[Collected data entries]
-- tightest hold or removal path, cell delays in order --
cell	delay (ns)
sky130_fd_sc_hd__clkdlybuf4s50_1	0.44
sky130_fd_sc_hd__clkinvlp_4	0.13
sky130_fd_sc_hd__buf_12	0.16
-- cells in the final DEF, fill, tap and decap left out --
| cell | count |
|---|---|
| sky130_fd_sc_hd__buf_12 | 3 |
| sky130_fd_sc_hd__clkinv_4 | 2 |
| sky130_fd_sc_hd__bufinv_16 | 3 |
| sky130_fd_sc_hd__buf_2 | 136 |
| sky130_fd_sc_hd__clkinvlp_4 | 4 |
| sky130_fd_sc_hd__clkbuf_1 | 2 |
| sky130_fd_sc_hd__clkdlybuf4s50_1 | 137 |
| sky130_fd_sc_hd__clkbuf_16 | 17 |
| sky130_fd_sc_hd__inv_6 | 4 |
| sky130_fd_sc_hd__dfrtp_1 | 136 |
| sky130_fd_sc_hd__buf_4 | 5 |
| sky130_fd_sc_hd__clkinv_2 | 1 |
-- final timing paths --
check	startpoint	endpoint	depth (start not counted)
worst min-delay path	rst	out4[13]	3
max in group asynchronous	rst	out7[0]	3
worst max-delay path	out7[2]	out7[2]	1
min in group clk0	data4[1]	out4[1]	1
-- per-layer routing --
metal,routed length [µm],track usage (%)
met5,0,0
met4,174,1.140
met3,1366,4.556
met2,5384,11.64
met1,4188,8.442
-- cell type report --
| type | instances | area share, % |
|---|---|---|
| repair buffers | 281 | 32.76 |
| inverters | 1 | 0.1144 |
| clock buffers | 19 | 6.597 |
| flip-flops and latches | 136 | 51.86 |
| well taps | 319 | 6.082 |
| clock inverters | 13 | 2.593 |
<file path="flow/config.mk">
export PLATFORM = sky130hd
export DESIGN_NAME = ALU
export DESIGN_NICKNAME = ALU
export VERILOG_FILES = /design/flow/design.v
export SDC_FILE = /design/flow/constraint.sdc
export NUM_CORES = 4
export LEC_CHECK = 1
export CORE_UTILIZATION = 50
</file>
<file path="flow/constraint.sdc">
current_design ALU

set clk_period 19.4
set clk_io_pct 0.2

create_clock -name clk0 -period $clk_period

set non_clock_inputs [all_inputs -no_clocks]
set_input_delay [expr $clk_period * $clk_io_pct] -clock clk0 $non_clock_inputs
set_output_delay [expr $clk_period * $clk_io_pct] -clock clk0 [all_outputs]
</file>
$ cat design.v
`default_nettype none
module my_chip (
    input logic [11:0] io_in,  
    output logic [11:0] io_out,  
    input logic clock,
    input logic reset  
);
    logic [15:0] a, b, y;
    logic [3:0] sel;
    logic signal;
    input_16 in1(.clock, .reset, .data_in(io_in[9:0]), .num1(a), .num2(b), .op(sel), .start(signal));
    fpu_16 calc(.a, .b_ori(b), .sel, .y);
    output_16 out1(.clock, .reset, .ans(y), .done_calc(signal), .data_out(io_out[9:0]));
endmodule
`default_nettype none
module fpu_16 (
    input logic [15:0] a,
    input logic [15:0] b_ori,
    input logic [3:0] sel,
    output logic [15:0] y
);
    logic [4:0] max_exp; 
    logic [4:0] min_exp; 
    logic a_nan, b_nan, a_inf, b_inf, a_0, b_0;
    logic [15:0] g, s;
    logic [14:0] ext_g_mantisa, ext_s_mantisa, ext_y_mantisa, ext_y_mantisa_nor;
    logic [11:0] ext_y_mantisa_round;
    logic over_underflow;
    logic [4:0] y_exp_nor;
    logic [4:0] a_exp_c, b_exp_c, y_exp_c, y_exp_c_nor, y_exp_c_round;
    logic a_exp_neg, b_exp_neg, y_exp_neg, y_exp_neg_nor, y_exp_neg_round, sticky;
    logic [21:0] temp_product, product_nor;
    logic [11:0] product_round;
    logic [9:0] y_product_mantisa;
    logic [15:0] b;
    assign b = (sel == 4'b0010)? {~b_ori[15], b_ori[14:0]} : {b_ori[15], b_ori[14:0]};
    assign max_exp = 5'b11110;
    assign min_exp = 5'b00001;
    assign a_nan = (a[14:10]==5'b11111 && a[9:0]!=10'd0);
    assign b_nan = (b[14:10]==5'b11111 && b[9:0]!=10'd0);
    assign a_inf = (a[14:10]==5'b11111 && a[9:0]==10'd0);
    assign b_inf = (b[14:10]==5'b11111 && b[9:0]==10'd0);
    assign a_0 = (a[14:10]==5'd0);
    assign b_0 = (b[14:10]==5'd0);
    always_comb begin
        g = 'd0;
        s = 'd0;
        ext_g_mantisa = 'd0;
        ext_s_mantisa = 'd0;
        ext_y_mantisa = 'd0;
        ext_y_mantisa_nor = 'd0;
        ext_y_mantisa_round = 'd0;
        over_underflow = 'd0;
        y_exp_nor = 'd0;
        a_exp_c = 'd0;
        b_exp_c = 'd0;
        y_exp_c = 'd0;
        y_exp_c_nor = 'd0;
        y_exp_c_round = 'd0;
        a_exp_neg = 'd0;
        b_exp_neg = 'd0;
        y_exp_neg = 'd0;
        y_exp_neg_nor = 'd0;
        y_exp_neg_round = 'd0;
        sticky = 'd0;
        temp_product = 'd0;
        product_nor = 'd0;
        product_round = 'd0;
        y_product_mantisa = 'd0;
        y = 'd0;
        if (a_nan || b_nan) y = 16'hFFFF;
        else if (a_inf&&b_inf&&(a[15]!=b[15])&&sel[1:0]>'d0) y = 16'hFFFF;
        else if (a_inf && sel[1:0]>'d0) y = a;
        else if (b_inf && sel[1:0]>'d0) y = b;
        else if ((a_inf || b_inf) && sel[3:2]>'d0 && a[15]==b[15]) y = 16'b0111110000000000;
        else if ((a_inf || b_inf) && sel[3:2]>'d0 && a[15]!=b[15]) y = 16'b1111110000000000;
        else if (a_0 && b_0 && sel[1:0]>'d0) y = 16'd0;
        else if (a_0 && sel[1:0]>='b01) y = b;
        else if (a_0 && sel[3:2]>'d0) y = 16'd0;
        else if (b_0 && sel[1:0]=='b01) y = a;
        else if (b_0 && sel[1:0]=='b10) y = {~a[15], a[14:0]};
        else if (b_0 && sel[3:2]>'d0) y = 16'd0;
        else if (a[15]!=b[15]&&a[14:0]==b[14:0]&& sel[1:0]>'d0) y = 'd0;
        else if (sel[1:0]>'d0) begin
            if (a[14:10]==b[14:10]) begin
                if (a[9:0] > b[9:0]) begin
                    g = a;
                    s = b;
                end
                else begin
                    g = b;
                    s = a;
                end
                ext_g_mantisa = {2'b01,g[9:0],3'b000};
                ext_s_mantisa = {2'b01,s[9:0],3'b000};
                if (g[15]!=s[15]) ext_y_mantisa = ext_g_mantisa-ext_s_mantisa;
                else ext_y_mantisa = ext_g_mantisa+ext_s_mantisa;
            end
            else begin
                if (a[14:10] > b[14:10]) begin
                    g = a;
                    s = b;
                end
                else begin
                    g = b;
                    s = a;
                end
                ext_g_mantisa = {2'b01,g[9:0],3'b000};
                ext_s_mantisa[14:1]={2'b01,s[9:0],2'b00}>>(g[14:10]-s[14:10]);
                if (g[14:10]-s[14:10] == 5'd1) ext_s_mantisa[0] = 0;
                else if (g[14:10]-s[14:10] == 'd2) ext_s_mantisa[0] = 0;
                else if (g[14:10]-s[14:10] == 'd3 && s[0]>1'd0) 
                        ext_s_mantisa[0] = 1;
                else if (g[14:10]-s[14:10] == 'd4 && s[1:0]>2'd0) 
                        ext_s_mantisa[0] = 1;
                else if (g[14:10]-s[14:10] == 'd5 && s[2:0]>3'd0) 
                        ext_s_mantisa[0] = 1;
                else if (g[14:10]-s[14:10] == 'd6 && s[3:0]>4'd0) 
                        ext_s_mantisa[0] = 1;
                else if (g[14:10]-s[14:10] == 'd7 && s[4:0]>5'd0) 
                        ext_s_mantisa[0] = 1;
                else if (g[14:10]-s[14:10] == 'd8 && s[5:0]>6'd0) 
                        ext_s_mantisa[0] = 1;
                else if (g[14:10]-s[14:10] == 'd9 && s[6:0]>7'd0) 
                        ext_s_mantisa[0] = 1;
                else if (g[14:10]-s[14:10] == 'd10 && s[7:0]>'d0) 
                        ext_s_mantisa[0] = 1;
                else if (g[14:10]-s[14:10] > 'd10) ext_s_mantisa[0] = 1;
                else ext_s_mantisa[0] = 0;
                if (g[15]!=s[15]) ext_y_mantisa = ext_g_mantisa-ext_s_mantisa;
                else ext_y_mantisa = ext_g_mantisa+ext_s_mantisa;
            end
            if (ext_y_mantisa[14]==1) begin
                if (g[14:10] < max_exp) begin
                    over_underflow = 0;
                    y_exp_nor = g[14:10]+1;
                    ext_y_mantisa_nor[14:1] = ext_y_mantisa[14:1] >> 1;
                    ext_y_mantisa_nor[0]=ext_y_mantisa[1]|ext_y_mantisa[0];
                end
                else begin
                    over_underflow = 1;
                    y[15] = g[15];
                    y[14:10] = 5'b11111;
                    y[9:0] = 10'd0;
                end
            end
            else if (ext_y_mantisa[13]==1) begin
                over_underflow = 0;
                y_exp_nor = g[14:10];
                ext_y_mantisa_nor = ext_y_mantisa;
            end
            else if (ext_y_mantisa[12]==1) begin
                if (g[14:10] > min_exp) begin
                    over_underflow = 0;
                    y_exp_nor = g[14:10]-'d1;
                    ext_y_mantisa_nor = ext_y_mantisa <<< 'd1;
                end
                else begin
                    over_underflow = 1;
                    y[15] = g[15];
                    y[14:0] = 'd0;
                end
            end
            else if (ext_y_mantisa[11]==1) begin
                if (g[14:10] > min_exp+'d1) begin
                    over_underflow = 0;
                    y_exp_nor = g[14:10]-'d2;
                    ext_y_mantisa_nor = ext_y_mantisa <<< 'd2;
                end
                else begin
                    over_underflow = 1;
                    y[15] = g[15];
                    y[14:0] = 'd0;
                end
            end
            else if (ext_y_mantisa[10]==1) begin
                if (g[14:10] > min_exp+'d2) begin
                    over_underflow = 0;
                    y_exp_nor = g[14:10]-'d3;
                    ext_y_mantisa_nor = ext_y_mantisa <<< 'd3;
                end
                else begin
                    over_underflow = 1;
                    y[15] = g[15];
                    y[14:0] = 'd0;
                end
            end
            else if (ext_y_mantisa[9]==1) begin
                if (g[14:10] > min_exp+'d3) begin
                    over_underflow = 0;
                    y_exp_nor = g[14:10]-'d4;
                    ext_y_mantisa_nor = ext_y_mantisa <<< 'd4;
                end
                else begin
                    over_underflow = 1;
                    y[15] = g[15];
                    y[14:0] = 'd0;
                end
            end
            else if (ext_y_mantisa[8]==1) begin
                if (g[14:10] > min_exp+'d4) begin
                    over_underflow = 0;
                    y_exp_nor = g[14:10]-'d5;
                    ext_y_mantisa_nor = ext_y_mantisa <<< 'd5;
                end
                else begin
                    over_underflow = 1;
                    y[15] = g[15];
                    y[14:0] = 'd0;
                end
            end
            else if (ext_y_mantisa[7]==1) begin
                if (g[14:10] > min_exp+'d5) begin
                    over_underflow = 0;
                    y_exp_nor = g[14:10]-'d6;
                    ext_y_mantisa_nor = ext_y_mantisa <<< 'd6;
                end
                else begin
                    over_underflow = 1;
                    y[15] = g[15];
                    y[14:0] = 'd0;
                end
            end
            else if (ext_y_mantisa[6]==1) begin
                if (g[14:10] > min_exp+'d6) begin
                    over_underflow = 0;
                    y_exp_nor = g[14:10]-'d7;
                    ext_y_mantisa_nor = ext_y_mantisa <<< 'd7;
                end
                else begin
                    over_underflow = 1;
                    y[15] = g[15];
                    y[14:0] = 'd0;
                end
            end
            else if (ext_y_mantisa[5]==1) begin
                if (g[14:10] > min_exp+'d7) begin
                    over_underflow = 0;
                    y_exp_nor = g[14:10]-'d8;
                    ext_y_mantisa_nor = ext_y_mantisa <<< 'd8;
                end
                else begin
                    over_underflow = 1;
                    y[15] = g[15];
                    y[14:0] = 'd0;
                end
            end
            else if (ext_y_mantisa[4]==1) begin
                if (g[14:10] > min_exp+'d8) begin
                    over_underflow = 0;
                    y_exp_nor = g[14:10]-'d9;
                    ext_y_mantisa_nor = ext_y_mantisa <<< 'd9;
                end
                else begin
                    over_underflow = 1;
                    y[15] = g[15];
                    y[14:0] = 'd0;
                end
            end
            else if (ext_y_mantisa[3]==1) begin
                if (g[14:10] > min_exp+'d9) begin
                    over_underflow = 0;
                    y_exp_nor = g[14:10]-'d10;
                    ext_y_mantisa_nor = ext_y_mantisa <<< 'd10;
                end
                else begin
                    over_underflow = 1;
                    y[15] = g[15];
                    y[14:0] = 'd0;
                end
            end
            else begin
                if (g[14:10] > min_exp+'d10) begin
                    over_underflow = 0;
                    y_exp_nor = g[14:10]-'d11;
                    ext_y_mantisa_nor = ext_y_mantisa <<< 'd11;
                end
                else begin
                    over_underflow = 1;
                    y[15] = g[15];
                    y[14:0] = 'd0;
                end
            end
            if (~over_underflow) begin
                if (ext_y_mantisa_nor[2:0] > 3'b100 || 
                    (ext_y_mantisa_nor[2:0] == 3'b100 && 
                    ext_y_mantisa_nor[3] == 1'b1)) begin
                    ext_y_mantisa_round = ext_y_mantisa_nor[14:3]+'d1;
                    if (ext_y_mantisa_round[11]==1) begin
                        if (y_exp_nor < max_exp) begin
                            y[15] = g[15];
                            y[14:10] = y_exp_nor+'d1;
                            y[9:0] = ext_y_mantisa_round[10:1];  
                        end
                        else begin
                            y[15] = g[15];
                            y[14:10] = 5'b11111;
                            y[9:0] = 10'd0;
                        end
                    end
                    else begin
                        y[15] = g[15];
                        y[14:10] = y_exp_nor;
                        y[9:0] = ext_y_mantisa_round[9:0];
                    end
                end
                else begin
                    ext_y_mantisa_round = ext_y_mantisa_nor[14:3];
                    y[15] = g[15];
                    y[14:10] = y_exp_nor;
                    y[9:0] = ext_y_mantisa_round[9:0];
                end
            end
        end
        else begin
            y[15] = (a[15]==b[15]) ? 0 : 1;
            if (a[14:10] < 5'd15 && b[14:10] < 5'd15) begin
                a_exp_neg = 1;
                b_exp_neg = 1;
                a_exp_c = 5'd15-a[14:10];
                b_exp_c = 5'd15-b[14:10];
            end
            else if (a[14:10] < 5'd15 && b[14:10] >= 5'd15) begin
                a_exp_neg = 1;
                b_exp_neg = 0;
                a_exp_c = 5'd15-a[14:10];
                b_exp_c = b[14:10]-5'd15;
            end
            else if (a[14:10] >= 5'd15 && b[14:10] < 5'd15) begin
                a_exp_neg = 0;
                b_exp_neg = 1;
                a_exp_c = a[14:10]-5'd15;
                b_exp_c = 5'd15-b[14:10];
            end
            else begin
                a_exp_neg = 0;
                b_exp_neg = 0;
                a_exp_c = a[14:10]-5'd15;
                b_exp_c = b[14:10]-5'd15;
            end
            if (a_exp_neg && b_exp_neg) begin
                y_exp_neg = 1;
                y_exp_c = a_exp_c+b_exp_c;
            end
            else if (a_exp_neg && ~b_exp_neg && b_exp_c >= a_exp_c) begin
                y_exp_neg = 0;
                y_exp_c = b_exp_c-a_exp_c;
            end
            else if (a_exp_neg && ~b_exp_neg && b_exp_c < a_exp_c) begin
                y_exp_neg = 1;
                y_exp_c = a_exp_c-b_exp_c;
            end
            else if (~a_exp_neg && b_exp_neg && a_exp_c >= b_exp_c) begin
                y_exp_neg = 0;
                y_exp_c = a_exp_c-b_exp_c;
            end
            else if (~a_exp_neg && b_exp_neg && a_exp_c < b_exp_c) begin
                y_exp_neg = 1;
                y_exp_c = b_exp_c-a_exp_c;
            end
            if (~a_exp_neg && ~b_exp_neg) begin
                y_exp_neg = 0;
                y_exp_c = a_exp_c+b_exp_c;
            end
            temp_product = {1'b1,a[9:0]}*{1'b1,b[9:0]};
            if (temp_product[21]==1'b1) begin
                product_nor = temp_product >> 1;
                if (y_exp_neg) y_exp_c_nor = y_exp_c-5'd1;
                else y_exp_c_nor = y_exp_c+5'd1;
                if (y_exp_c_nor == 5'd0) y_exp_neg_nor = 0;
                else y_exp_neg_nor = y_exp_neg;
            end
            else begin
                product_nor = temp_product;
                y_exp_c_nor = y_exp_c;
                y_exp_neg_nor = y_exp_neg;
            end
            sticky = (temp_product[7:0]>=8'd1) ? 1 : 0;
            if ({product_nor[9:8],sticky} > 3'b100 ||
                ({product_nor[9:8],sticky}==3'b100 &&
                 product_nor[12] == 1)) begin
                product_round = product_nor[21:10]+1;
                if (product_round[11]==1) begin
                    y_product_mantisa = product_round[10:1];
                    if (y_exp_neg_nor) y_exp_c_round = y_exp_c_nor-5'd1;
                    else y_exp_c_nor = y_exp_c-5'd1;
                    if (y_exp_c_round == 5'd0) y_exp_neg_round = 0;
                    else y_exp_neg_round = y_exp_neg_nor;
                end
                else begin
                    y_product_mantisa = product_round[9:0];
                    y_exp_c_round = y_exp_c_nor;
                    y_exp_neg_round = y_exp_neg_nor;
                end
            end
            else begin
                product_round = product_nor[21:10];
                y_product_mantisa = product_round[9:0];
                y_exp_c_round = y_exp_c_nor;
                y_exp_neg_round = y_exp_neg_nor;
            end
            if (y_exp_neg_round && y_exp_c_round > 5'd14) begin
                y[14:0] = 15'd0;
            end
            else if (y_exp_neg_round && y_exp_c_round <= 5'd14) begin
                y[14:10] = 5'd15 - y_exp_c_round;
                y[9:0] = y_product_mantisa;
            end
            else if (~y_exp_neg_round && y_exp_c_round > (max_exp-5'd15))begin
                y[14:10] = 5'b11111;
                y[9:0] = 10'd0;
            end
            else begin
                y[14:10] = y_exp_c_round+5'd15;
                y[9:0] = y_product_mantisa;
            end
        end
    end
endmodule : fpu_16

● EXERCISE REQUIREMENTS
In the lines above, find each one with "signal" and list it.

● EXERCISE RESULT
    logic signal;
    input_16 in1(.clock, .reset, .data_in(io_in[9:0]), .num1(a), .num2(b), .op(sel), .start(signal));
    output_16 out1(.clock, .reset, .ans(y), .done_calc(signal), .data_out(io_out[9:0]));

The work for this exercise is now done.